Modulating effect of elevated water hardness on growth performance, ammonia dynamics and ion-regulatory capacity in channel catfish (Ictalurus punctatus) following chronic challenge with high environmental ammonia and salinity stress

The aim of this study was to assess whether rearing fish at increased water hardness could assist channel catfish (Ictalurus punctatus) juveniles to efficiently cope with later (sub)lethal ammonia exposure or salinity stress.
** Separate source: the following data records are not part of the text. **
Background: an optimization exercise with open tools, aiming at small area, a short achievable clock period and few clock cycles. Do not read the settings as production practice. Only the layout flow was run in this run; the RTL was not checked for function there. Power and IR drop assume default switching activity.

==> design.v <==
module gsm7_c2s(cls, lo, def_hit, sept);
  input [1:0] cls;
  wire [1:0] cls;
  input [7:0] lo;
  wire [7:0] lo;
  output def_hit;
  wire def_hit;
  output [6:0] sept;
  wire [6:0] sept;
  wire _0_;
  wire _100_;
  wire _101_;
  wire _102_;
  wire _103_;
  wire _104_;
  wire _105_;
  wire _106_;
  wire _107_;
  wire _108_;
  wire _109_;
  wire _10_;
  wire _110_;
  wire _111_;
  wire _112_;
  wire _113_;
  wire _114_;
  wire _115_;
  wire _116_;
  wire _117_;
  wire _118_;
  wire _119_;
  wire _11_;
  wire _120_;
  wire _121_;
  wire _122_;
  wire _123_;
  wire _124_;
  wire _125_;
  wire _126_;
  wire _127_;
  wire _128_;
  wire _129_;
  wire _12_;
  wire _130_;
  wire _131_;
  wire _132_;
  wire _133_;
  wire _134_;
  wire _135_;
  wire _136_;
  wire _137_;
  wire _138_;
  wire _139_;
  wire _13_;
  wire _140_;
  wire _141_;
  wire _142_;
  wire _143_;
  wire _144_;
  wire _145_;
  wire _146_;
  wire _147_;
  wire _148_;
  wire _149_;
  wire _14_;
  wire _150_;
  wire _151_;
  wire _152_;
  wire _153_;
  wire _154_;
  wire _155_;
  wire _156_;
  wire _157_;
  wire _158_;
  wire _159_;
  wire _15_;
  wire _160_;
  wire _161_;
  wire _162_;
  wire _163_;
  wire _164_;
  wire _165_;
  wire _166_;
  wire _167_;
  wire _168_;
  wire _169_;
  wire _16_;
  wire _170_;
  wire _171_;
  wire _172_;
  wire _173_;
  wire _174_;
  wire _175_;
  wire _176_;
  wire _177_;
  wire _178_;
  wire _179_;
  wire _17_;
  wire _180_;
  wire _181_;
  wire _182_;
  wire _183_;
  wire _184_;
  wire _185_;
  wire _186_;
  wire _187_;
  wire _188_;
  wire _189_;
  wire _18_;
  wire _190_;
  wire _191_;
  wire _192_;
  wire _193_;
  wire _194_;
  wire _195_;
  wire _196_;
  wire _197_;
  wire _198_;
  wire _199_;
  wire _19_;
  wire _1_;
  wire _200_;
  wire _201_;
  wire _202_;
  wire _203_;
  wire _204_;
  wire _205_;
  wire _206_;
  wire _207_;
  wire _208_;
  wire _209_;
  wire _20_;
  wire _210_;
  wire _211_;
  wire _212_;
  wire _213_;
  wire _214_;
  wire _215_;
  wire _216_;
  wire _217_;
  wire _218_;
  wire _219_;
  wire _21_;
  wire _220_;
  wire _221_;
  wire _222_;
  wire _223_;
  wire _224_;
  wire _225_;
  wire _226_;
  wire _227_;
  wire _228_;
  wire _229_;
  wire _22_;
  wire _230_;
  wire _231_;
  wire _232_;
  wire _233_;
  wire _234_;
  wire _235_;
  wire _236_;
  wire _237_;
  wire _238_;
  wire _239_;
  wire _23_;
  wire _240_;
  wire _241_;
  wire _242_;
  wire _243_;
  wire _244_;
  wire _245_;
  wire _24_;
  wire _25_;
  wire _26_;
  wire _27_;
  wire _28_;
  wire _29_;
  wire _2_;
  wire _30_;
  wire _31_;
  wire _32_;
  wire _33_;
  wire _34_;
  wire _35_;
  wire _36_;
  wire _37_;
  wire _38_;
  wire _39_;
  wire _3_;
  wire _40_;
  wire _41_;
  wire _42_;
  wire _43_;
  wire _44_;
  wire _45_;
  wire _46_;
  wire _47_;
  wire _48_;
  wire _49_;
  wire _4_;
  wire _50_;
  wire _51_;
  wire _52_;
  wire _53_;
  wire _54_;
  wire _55_;
  wire _56_;
  wire _57_;
  wire _58_;
  wire _59_;
  wire _5_;
  wire _60_;
  wire _61_;
  wire _62_;
  wire _63_;
  wire _64_;
  wire _65_;
  wire _66_;
  wire _67_;
  wire _68_;
  wire _69_;
  wire _6_;
  wire _70_;
  wire _71_;
  wire _72_;
  wire _73_;
  wire _74_;
  wire _75_;
  wire _76_;
  wire _77_;
  wire _78_;
  wire _79_;
  wire _7_;
  wire _80_;
  wire _81_;
  wire _82_;
  wire _83_;
  wire _84_;
  wire _85_;
  wire _86_;
  wire _87_;
  wire _88_;
  wire _89_;
  wire _8_;
  wire _90_;
  wire _91_;
  wire _92_;
  wire _93_;
  wire _94_;
  wire _95_;
  wire _96_;
  wire _97_;
  wire _98_;
  wire _99_;
  wire _9_;
  wire [7:0] hi;
  wire [15:0] \u.cu ;
  wire \u.def_hit ;
  wire [7:0] \u.hi ;
  wire [7:0] \u.lo ;
  wire [6:0] \u.sept ;
  assign _227_ = 4'h1 >> { lo[3], lo[1] };
  assign _226_ = 4'h1 >> { lo[0], lo[4] };
  assign _225_ = 4'h4 >> { _226_, lo[2] };
  assign _224_ = 4'h8 >> { _225_, _227_ };
  assign _223_ = 4'h8 >> { lo[0], lo[1] };
  assign _222_ = 4'h1 >> { _223_, lo[2] };
  assign _221_ = 4'h8 >> lo[4:3];
  assign _220_ = 4'h4 >> { _221_, _222_ };
  assign _219_ = 4'h1 >> { _220_, lo[7] };
  assign _218_ = 4'h4 >> { _219_, _224_ };
  assign _217_ = 4'h1 >> { lo[6], lo[7] };
  assign _216_ = 4'h1 >> { _217_, _218_ };
  assign _215_ = 4'h8 >> { lo[2], lo[4] };
  assign _214_ = 4'h1 >> { _215_, _227_ };
  assign _213_ = 4'h1 >> { _214_, lo[0] };
  assign _212_ = 4'h4 >> { lo[2], lo[4] };
  assign _211_ = 4'h8 >> { _212_, _213_ };
  assign _210_ = 4'h4 >> { _211_, lo[6] };
  assign _209_ = 4'h4 >> { _212_, lo[6] };
  assign _208_ = 4'h8 >> { _209_, _213_ };
  assign _206_ = 4'h1 >> { _207_, _216_ };
  assign _205_ = 4'h1 >> { lo[0], cls[0] };
  assign _204_ = 4'h1 >> { _205_, lo[4] };
  assign _203_ = 4'h2 >> { _214_, lo[7] };
  assign _202_ = 4'h4 >> { _203_, _204_ };
  assign _201_ = 4'h1 >> { _202_, _206_ };
  assign _200_ = 4'h2 >> { _201_, lo[5] };
  assign _199_ = 4'h2 >> { lo[6], lo[3] };
  assign _198_ = 4'h4 >> { _199_, cls[0] };
  assign _197_ = 4'h8 >> { lo[0], lo[5] };
  assign _196_ = 4'h4 >> { _197_, lo[3] };
  assign _195_ = 4'h8 >> { _196_, cls[0] };
  assign _194_ = 4'h2 >> { lo[3], cls[0] };
  assign _193_ = 4'h8 >> { _194_, _197_ };
  assign _192_ = 4'h4 >> { lo[1], cls[0] };
  assign _191_ = 4'h8 >> { _192_, _212_ };
  assign _190_ = 4'h4 >> { lo[3], lo[1] };
  assign _189_ = 4'h4 >> { _190_, lo[5] };
  assign _188_ = 4'h1 >> { _189_, _191_ };
  assign _187_ = 4'h1 >> { lo[0], lo[1] };
  assign _186_ = 4'h1 >> { _187_, lo[7] };
  assign _185_ = 4'h4 >> { lo[2], lo[5] };
  assign _184_ = 4'h2 >> { _185_, _186_ };
  assign _183_ = 4'h2 >> { _184_, _188_ };
  assign _181_ = 4'h4 >> { _183_, _182_ };
  assign _180_ = 4'h1 >> { _184_, _182_ };
  assign _179_ = 4'h8 >> { _180_, _188_ };
  assign _177_ = 4'h1 >> { _178_, lo[7] };
  assign _176_ = 4'h1 >> { _177_, _198_ };
  assign _175_ = 4'h1 >> { _176_, _206_ };
  assign _174_ = 4'h1 >> { _175_, _200_ };
  assign _173_ = 4'h4 >> { _206_, lo[1] };
  assign _172_ = 4'h4 >> { lo[0], lo[1] };
  assign _171_ = 4'h4 >> { _172_, lo[2] };
  assign _170_ = 4'h8 >> { _171_, lo[4] };
  assign _169_ = 4'h8 >> { lo[2], lo[7] };
  assign _168_ = 4'h4 >> { lo[6], lo[1] };
  assign _167_ = 4'h1 >> { _168_, _169_ };
  assign _166_ = 4'h1 >> { _167_, lo[5] };
  assign _165_ = 4'h1 >> { _166_, _170_ };
  assign _164_ = 4'h2 >> { _165_, lo[3] };
  assign _163_ = 4'h1 >> { lo[2], lo[5] };
  assign _162_ = 4'h4 >> { _163_, lo[3] };
  assign _161_ = 4'h1 >> { _162_, _226_ };
  assign _160_ = 4'h2 >> { _161_, cls[0] };
  assign _159_ = 4'h2 >> { lo[4], lo[5] };
  assign _158_ = 4'h4 >> { _159_, lo[2] };
  assign _157_ = 4'h4 >> { lo[6], lo[3] };
  assign _156_ = 4'h8 >> { _157_, _158_ };
  assign _155_ = 4'h8 >> { _168_, _169_ };
  assign _154_ = 4'h8 >> { _197_, _212_ };
  assign _153_ = 4'h1 >> { _154_, _155_ };
  assign _152_ = 4'h4 >> { _153_, _156_ };
  assign _151_ = 4'h4 >> { _152_, _160_ };
  assign _150_ = 4'h8 >> { _151_, _216_ };
  assign _149_ = 4'h4 >> { _150_, _164_ };
  assign _148_ = 4'h4 >> { _151_, _164_ };
  assign _147_ = 4'h8 >> { _148_, _216_ };
  assign sept[1] = 4'h1 >> { _146_, _173_ };
  assign _145_ = 4'h2 >> { lo[6], lo[7] };
  assign _144_ = 4'h1 >> { _145_, _201_ };
  assign _143_ = 4'h4 >> lo[4:3];
  assign _142_ = 4'h1 >> { _212_, lo[5] };
  assign _141_ = 4'h1 >> { _142_, _143_ };
  assign _140_ = 4'h4 >> { lo[4], lo[5] };
  assign _139_ = 4'h1 >> { _140_, _143_ };
  assign _138_ = 4'h4 >> { _139_, _163_ };
  assign _137_ = 4'h1 >> { _143_, _163_ };
  assign _136_ = 4'h4 >> { _137_, _140_ };
  assign _134_ = 4'h2 >> { _135_, lo[0] };
  assign _133_ = 4'h8 >> lo[2:1];
  assign _132_ = 4'h2 >> { _159_, lo[0] };
  assign _131_ = 4'h2 >> { _132_, _133_ };
  assign _130_ = 4'h1 >> { _131_, _134_ };
  assign _129_ = 4'h4 >> { _130_, cls[0] };
  assign _128_ = 4'h1 >> { _131_, cls[0] };
  assign _127_ = 4'h4 >> { _128_, _134_ };
  assign _125_ = 4'h4 >> { _126_, _144_ };
  assign _124_ = 4'h4 >> { _206_, lo[4] };
  assign sept[4] = 4'h1 >> { _124_, _125_ };
  assign _123_ = 4'h8 >> { _133_, _197_ };
  assign _122_ = 4'h4 >> { _123_, _217_ };
  assign _121_ = 4'h4 >> { _197_, _217_ };
  assign _120_ = 4'h8 >> { _121_, _133_ };
  assign _119_ = 4'h2 >> { lo[1], lo[5] };
  assign _118_ = 4'h8 >> { _119_, lo[2] };
  assign _117_ = 4'h1 >> { _118_, lo[7] };
  assign _116_ = 4'h2 >> { _117_, _213_ };
  assign _115_ = 4'h1 >> { _116_, _218_ };
  assign _114_ = 4'h2 >> { _115_, lo[6] };
  assign _113_ = 4'h4 >> { _227_, lo[2] };
  assign _112_ = 4'h1 >> { _113_, _199_ };
  assign _111_ = 4'h4 >> { lo[7], cls[0] };
  assign _110_ = 4'h4 >> { _111_, _112_ };
  assign _109_ = 4'h1 >> { _110_, _114_ };
  assign _107_ = 4'h4 >> { _109_, _108_ };
  assign _106_ = 4'h1 >> { _110_, _108_ };
  assign _105_ = 4'h4 >> { _106_, _114_ };
  assign _104_ = 4'h8 >> { lo[3], lo[1] };
  assign _103_ = 4'h8 >> { _104_, _225_ };
  assign _102_ = 4'h1 >> { _103_, lo[6] };
  assign _101_ = 4'h1 >> lo[4:3];
  assign _100_ = 4'h8 >> { _104_, _215_ };
  assign _99_ = 4'h1 >> { _100_, _101_ };
  assign _98_ = 4'h2 >> { _99_, lo[0] };
  assign _97_ = 4'h8 >> { _98_, _140_ };
  assign _96_ = 4'h2 >> { _140_, _171_ };
  assign _95_ = 4'h8 >> { _96_, lo[3] };
  assign _94_ = 4'h2 >> { _140_, lo[3] };
  assign _93_ = 4'h8 >> { _94_, _171_ };
  assign _92_ = 4'h1 >> { _159_, _221_ };
  assign _91_ = 4'h2 >> { _92_, lo[7] };
  assign _90_ = 4'h8 >> { _91_, _187_ };
  assign _89_ = 4'h8 >> { _187_, lo[7] };
  assign _88_ = 4'h4 >> { _89_, _92_ };
  assign _85_ = 4'h1 >> { _86_, _87_ };
  assign _84_ = 4'h4 >> { _85_, _218_ };
  assign _83_ = 4'h4 >> { _84_, _97_ };
  assign _82_ = 4'h1 >> { _83_, _102_ };
  assign _81_ = 4'h2 >> { _212_, lo[7] };
  assign _80_ = 4'h1 >> { _81_, lo[5] };
  assign _79_ = 4'h2 >> { lo[0], lo[1] };
  assign _78_ = 4'h1 >> { _158_, _163_ };
  assign _77_ = 4'h8 >> { _78_, _79_ };
  assign _76_ = 4'h4 >> { _79_, _163_ };
  assign _75_ = 4'h4 >> { _76_, _158_ };
  assign _73_ = 4'h1 >> { _74_, _170_ };
  assign _72_ = 4'h4 >> { _73_, _80_ };
  assign _71_ = 4'h1 >> { _80_, _170_ };
  assign _70_ = 4'h4 >> { _71_, _74_ };
  assign _68_ = 4'h2 >> { _69_, _157_ };
  assign _67_ = 4'h2 >> { _98_, lo[7] };
  assign _66_ = 4'h2 >> { _67_, lo[5] };
  assign _65_ = 4'h4 >> { _66_, lo[6] };
  assign _64_ = 4'h2 >> lo[6:5];
  assign _63_ = 4'h4 >> { _64_, _67_ };
  assign _62_ = 4'h8 >> { _227_, lo[5] };
  assign _61_ = 4'h4 >> { _119_, lo[3] };
  assign _60_ = 4'h8 >> { _186_, _190_ };
  assign _58_ = 4'h1 >> { _60_, _59_ };
  assign _57_ = 4'h2 >> { _58_, _212_ };
  assign _56_ = 4'h1 >> { _57_, cls[0] };
  assign _54_ = 4'h4 >> { _56_, _55_ };
  assign _53_ = 4'h4 >> { _54_, _68_ };
  assign _52_ = 4'h4 >> { _56_, _68_ };
  assign _51_ = 4'h4 >> { _52_, _55_ };
  assign _49_ = 4'h4 >> { _50_, _82_ };
  assign _48_ = 4'h2 >> { _104_, _159_ };
  assign _47_ = 4'h1 >> { _48_, _140_ };
  assign _46_ = 4'h8 >> { _85_, _222_ };
  assign _45_ = 4'h8 >> { _143_, _187_ };
  assign _44_ = 4'h4 >> { _79_, _143_ };
  assign _43_ = 4'h2 >> { _44_, lo[2] };
  assign _42_ = 4'h4 >> { _43_, _45_ };
  assign _41_ = 4'h2 >> { _42_, _145_ };
  assign _40_ = 4'h4 >> { _41_, _46_ };
  assign _39_ = 4'h4 >> { _40_, _47_ };
  assign _38_ = 4'h2 >> { _47_, _145_ };
  assign _37_ = 4'h4 >> { _38_, _42_ };
  assign _36_ = 4'h4 >> { _37_, _46_ };
  assign _34_ = 4'h2 >> { _35_, cls[0] };
  assign _33_ = 4'h1 >> { _34_, cls[1] };
  assign def_hit = 4'h4 >> { _33_, _49_ };
  assign _32_ = 4'h8 >> { _163_, lo[7] };
  assign _31_ = 4'h1 >> { _32_, _199_ };
  assign _30_ = 4'h1 >> { _31_, lo[1] };
  assign _29_ = 4'h2 >> { _117_, lo[4] };
  assign _28_ = 4'h8 >> { _104_, lo[0] };
  assign _27_ = 4'h1 >> { _187_, lo[5] };
  assign _26_ = 4'h4 >> { _27_, _28_ };
  assign _25_ = 4'h2 >> { _26_, lo[2] };
  assign _24_ = 4'h4 >> { _25_, _29_ };
  assign _23_ = 4'h1 >> { _24_, _59_ };
  assign _22_ = 4'h2 >> { _23_, lo[6] };
  assign _21_ = 4'h1 >> { _22_, _30_ };
  assign _20_ = 4'h2 >> { _21_, _216_ };
  assign _19_ = 4'h4 >> { _101_, _192_ };
  assign _18_ = 4'h1 >> { _19_, _221_ };
  assign _17_ = 4'h1 >> { _18_, _118_ };
  assign _16_ = 4'h8 >> { _17_, _216_ };
  assign _15_ = 4'h2 >> { _16_, lo[0] };
  assign _14_ = 4'h1 >> { _15_, _20_ };
  assign _13_ = 4'h8 >> { lo[6], lo[7] };
  assign _12_ = 4'h4 >> { _13_, _190_ };
  assign _11_ = 4'h2 >> { _12_, _178_ };
  assign _10_ = 4'h2 >> { _11_, _216_ };
  assign _9_ = 4'h8 >> { lo[4], lo[7] };
  assign _8_ = 4'h4 >> { _9_, lo[0] };
  assign _7_ = 4'h2 >> { _8_, _216_ };
  assign _6_ = 4'h2 >> { _7_, lo[3] };
  assign _5_ = 4'h1 >> { _6_, _10_ };
  assign _4_ = 4'h8 >> { _104_, _163_ };
  assign _3_ = 4'h1 >> { _133_, _145_ };
  assign _2_ = 4'h2 >> { _3_, _205_ };
  assign _1_ = 4'h1 >> { _172_, _215_ };
  assign _0_ = 4'h2 >> { _1_, _13_ };
  assign _245_ = 4'h1 >> { _0_, _2_ };
  assign _244_ = 4'h8 >> { _190_, lo[7] };
  assign _243_ = 4'h1 >> { _244_, _225_ };
  assign _242_ = 4'h1 >> { _243_, _163_ };
  assign _241_ = 4'h2 >> { _242_, _245_ };
  assign _240_ = 4'h4 >> { _241_, _4_ };
  assign _239_ = 4'h2 >> { _104_, _163_ };
  assign _238_ = 4'h1 >> { _163_, _225_ };
  assign _237_ = 4'h4 >> { _238_, _244_ };
  assign _236_ = 4'h1 >> { _237_, _239_ };
  assign _235_ = 4'h2 >> { _236_, _245_ };
  assign _233_ = 4'h1 >> { _234_, _206_ };
  assign _232_ = 4'h4 >> { _188_, _206_ };
  assign _231_ = 4'h2 >> { _13_, lo[2] };
  assign _230_ = 4'h4 >> { _231_, _232_ };
  assign _229_ = 4'h1 >> { _230_, _233_ };
  assign _207_ = 4'he >> { _210_, _208_ };
  assign _182_ = 4'he >> { _195_, _193_ };
  assign _178_ = 4'he >> { _181_, _179_ };
  assign _146_ = 4'he >> { _149_, _147_ };
  assign _135_ = 8'hfe >> { _141_, _138_, _136_ };
  assign _126_ = 4'he >> { _129_, _127_ };
  assign _108_ = 4'he >> { _122_, _120_ };
  assign _228_ = 4'he >> { _107_, _105_ };
  assign _87_ = 4'he >> { _95_, _93_ };
  assign _86_ = 4'he >> { _90_, _88_ };
  assign _74_ = 4'he >> { _77_, _75_ };
  assign _69_ = 4'he >> { _72_, _70_ };
  assign _55_ = 4'he >> { _65_, _63_ };
  assign _59_ = 4'he >> { _62_, _61_ };
  assign _50_ = 4'he >> { _53_, _51_ };
  assign _35_ = 4'he >> { _39_, _36_ };
  assign _234_ = 4'he >> { _240_, _235_ };
  assign sept[5] = 2'h1 >> _174_;
  assign sept[6] = 2'h1 >> _228_;
  assign sept[0] = 2'h1 >> _14_;
  assign sept[3] = 2'h1 >> _5_;
  assign sept[2] = 2'h1 >> _229_;
  assign \u.lo  = lo;
  assign \u.hi  = { hi[2], hi[2], hi[5], hi[2], hi[2], hi[2], hi[0], hi[0] };
  assign \u.sept  = sept;
  assign \u.def_hit  = def_hit;
  assign \u.cu  = { hi[2], hi[2], hi[5], hi[2], hi[2], hi[2], hi[0], hi[0], lo };
  assign { hi[7:6], hi[4:3], hi[1] } = { hi[2], hi[2], hi[2], hi[2], hi[0] };
endmodule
Fish were subjected to 100, 494 (10% of 96 h-LC₅₀) or 1250 mg/L (25% of 96 h-LC₅₀) CaCO₃ water hardness levels for two months. Afterwards, fish were challenged with high environmental ammonia (HEA; 12.2 mg/L total ammonia ~25% of 96 h-LC₅₀ value) or salinity stress (SST;10 ppt) separately for 21 days at their respective water hardness levels. Results show that after two months, weight gain (%), specific growth rate and feed conversion in 1250 mg/L CaCO₃ group were markedly worse than 100 and 494 mg/L CaCO₃ groups. This finding was accompanied with a down-regulation of hepatic IGF-I and growth hormone receptors (GHR) mRNA levels. During SST, growth was still significantly worse for those at 1250 mg/L CaCO₃ (1250SST). However, exposure to HEA inhibited growth for 100HEA and 494HEA relative to 1250HEA. Ammonia excretion rate (Jₐₘₘ) remained similar at different hardness levels; however, this was strongly inhibited at 100HEA, 494HEA and 100SST. This appeared to align to some degree with high water hardness having a protective effect on the gill histomorphology. In fact, fish at 1250HEA were able to increase Jₐₘₘ efficiently, which was associated with upregulated branchial expression of ammonia transporters (Rhesus glycoproteins ‘Rhcg’) and Na⁺/H⁺ exchanger, as well as augmented gill H⁺⁻ATPase activity. These responses prevented a build-up of excess ammonia in plasma. In contrast, both 1250 mg/L CaCO₃ and 1250HEA groups displayed inhibited branchial Na⁺/K⁺-ATPase activity indicating this unlikely has a major role in ammonia excretion. Gill Ca²⁺-ATPase activities reduced at the highest hardness (1250 mg/L CaCO₃) and 1250HEA groups, likely to prevent hypercalcemia in plasma. No differences among hardness levels were noted for ion-regulation or Ca²⁺- homeostasis under SST. Overall, findings suggest that although elevated water hardness up to 1250 mg/L CaCO₃ adversely affects the growth performance of channel catfish, it can ameliorate the inhibitory growth effects of HEA. This was partly attributed to 1250 mg/L CaCO₃ protecting the gills as well as mitigating HEA-induced ammonia excretory and ion-regulatory disruption. However, elevated hardness may not be as effective in alleviating salinity stress in catfish.